Level AI Is Best For
Level AI is best suited for mid-market to enterprise contact centers with 100 or more agents that are looking to modernize quality assurance, boost agent performance, and extract actionable Voice of Customer insights without building custom AI infrastructure. It is an ideal fit for industries like financial services, insurance, healthcare, and telecom where call volume is high and compliance-driven QA is a priority. CX operations leaders, QA managers, and workforce optimization teams will get the most value, particularly those currently relying on manual spot-check QA processes that cover only 2 to 5 percent of interactions. Budget expectations are enterprise-tier, with custom pricing that typically reflects the scale of agent seats and interaction volume.
Rasa Is Best For
Rasa is the right choice for organizations with dedicated AI or conversational engineering teams — typically 3 or more NLP and backend developers — who need to build highly customized virtual agents or chatbots that existing SaaS platforms cannot accommodate. It excels in enterprise environments with strict data residency requirements, complex multi-turn dialogue needs, or highly specialized industry vocabularies such as banking, healthcare, or telecommunications. Companies that want to avoid per-conversation SaaS pricing and instead own their infrastructure long-term will find Rasa's open-source core and self-hosted enterprise tier economically attractive at scale. Rasa is also a strong fit for organizations already invested in platforms like Twilio, Genesys, or AudioCodes that want deep, custom integration rather than pre-built connectors.
The Verdict
Choose Level AI if your organization runs a high-volume contact center and needs a fully managed, fast-to-deploy solution for automated QA, real-time agent coaching, and Voice of Customer analytics — especially if your team lacks AI engineering resources and wants measurable impact on agent performance within weeks.

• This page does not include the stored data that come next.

Context: an optimization exercise on an open-source flow, tuned for small area, a short achievable clock period and few clock cycles. The choices shown serve that exercise and are no tape-out recipe.
Only simulation tests tie the RTL to the original design; equivalence was not proved.

==> design/flow/design.v <==
package tetris_pkg;
    localparam int BOARD_W = 10;
    localparam int BOARD_H = 20;
    typedef logic [3:0] col_t;
    typedef logic [4:0] row_t;
    localparam col_t LAST_COL = col_t'(BOARD_W - 1);
    localparam row_t LAST_ROW = row_t'(BOARD_H - 1);
    typedef enum logic [2:0] {EMPTY, I, O, T, S, Z, J, L} cell_color_t;
    typedef enum logic [1:0] {ST_IDLE, ST_CLEAR, ST_SHIFT, ST_ZERO_TOP} bulk_state_t;
    localparam logic [23:0] RGB_BORDER     = 24'h808080;
    localparam logic [23:0] RGB_BACKGROUND = 24'h000000;
    function automatic logic [23:0] palette(input cell_color_t c);
        logic [23:0] rgb;
        case (c)
            3'd0:     rgb = 24'h202020;
            3'd1:     rgb = 24'h00FFFF;
            3'd2:     rgb = 24'hFFFF00;
            3'd3:     rgb = 24'hA000F0;
            3'd4:     rgb = 24'h00F000;
            3'd5:     rgb = 24'hF00000;
            3'd6:     rgb = 24'h0000F0;
            3'd7:     rgb = 24'hF0A000;
            default: rgb = RGB_BACKGROUND;
        endcase
        palette = rgb;
    endfunction
endpackage
module board_bulk_fsm
(
    input  logic clk,
    input  logic reset,
    input  logic i_clr_req,
    input  logic i_shift_req,
    input  logic [4:0] i_shift_row,
    output logic o_busy,
    output logic o_op_done,
    output logic o_wr_ready,
    output logic o_cmd_we,
    output logic o_cmd_from_above,
    output logic [4:0] o_cmd_row,
    output logic [3:0] o_cmd_col
);
    tetris_pkg::bulk_state_t r_state, w_state_nxt;
    tetris_pkg::row_t        r_row, w_row_nxt;
    tetris_pkg::col_t        r_col, w_col_nxt;
    logic        r_op_done, w_done;
    always_ff @(posedge clk) begin
        if (reset) begin
            r_state   <= tetris_pkg::ST_IDLE;
            r_row     <= '0;
            r_col     <= '0;
            r_op_done <= 1'b0;
        end else begin
            r_state   <= w_state_nxt;
            r_row     <= w_row_nxt;
            r_col     <= w_col_nxt;
            r_op_done <= w_done;
        end
    end
    always_comb begin
        w_state_nxt = r_state;
        w_row_nxt   = r_row;
        w_col_nxt   = r_col;
        w_done      = 1'b0;
        case (r_state)
            tetris_pkg::ST_IDLE: begin
                if (i_clr_req) begin
                    w_state_nxt = tetris_pkg::ST_CLEAR;
                    w_row_nxt   = '0;
                    w_col_nxt   = '0;
                end else if (i_shift_req && (i_shift_row <= tetris_pkg::LAST_ROW)) begin
                    w_state_nxt = (i_shift_row == '0) ? tetris_pkg::ST_ZERO_TOP : tetris_pkg::ST_SHIFT;
                    w_row_nxt   = i_shift_row;
                    w_col_nxt   = '0;
                end
            end
            tetris_pkg::ST_CLEAR: begin
                if (r_col == tetris_pkg::LAST_COL) begin
                    w_col_nxt = '0;
                    if (r_row == tetris_pkg::LAST_ROW) begin
                        w_state_nxt = tetris_pkg::ST_IDLE;
                        w_row_nxt   = '0;
                        w_done      = 1'b1;
                    end else begin
                        w_row_nxt = r_row + tetris_pkg::row_t'(1);
                    end
                end else begin
                    w_col_nxt = r_col + tetris_pkg::col_t'(1);
                end
            end
            tetris_pkg::ST_SHIFT: begin
                if (r_col == tetris_pkg::LAST_COL) begin
                    w_col_nxt = '0;
                    if (r_row == tetris_pkg::row_t'(1)) begin
                        w_state_nxt = tetris_pkg::ST_ZERO_TOP;
                        w_row_nxt   = '0;
                    end else begin
                        w_row_nxt = r_row - tetris_pkg::row_t'(1);
                    end
                end else begin
                    w_col_nxt = r_col + tetris_pkg::col_t'(1);
                end
            end
            tetris_pkg::ST_ZERO_TOP: begin
                if (r_col == tetris_pkg::LAST_COL) begin
                    w_state_nxt = tetris_pkg::ST_IDLE;
                    w_col_nxt   = '0;
                    w_done      = 1'b1;
                end else begin
                    w_col_nxt = r_col + tetris_pkg::col_t'(1);
                end
            end
            default: w_state_nxt = tetris_pkg::ST_IDLE;
        endcase
    end
    always_comb begin
        o_busy           = (r_state != tetris_pkg::ST_IDLE);
        o_wr_ready       = (r_state == tetris_pkg::ST_IDLE);
        o_cmd_we         = (r_state != tetris_pkg::ST_IDLE);
        o_cmd_from_above = (r_state == tetris_pkg::ST_SHIFT);
        o_cmd_row        = r_row;
        o_cmd_col        = r_col;
        o_op_done        = r_op_done;
    end
endmodule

Choose Rasa if you have a skilled conversational AI engineering team, require on-premises or private cloud deployment for compliance reasons, or need to build a deeply customized virtual agent that integrates with proprietary systems in ways that off-the-shelf platforms cannot support. The deciding factors come down to build versus buy, time to value, and whether your primary need is optimizing human agents or deploying autonomous conversational AI.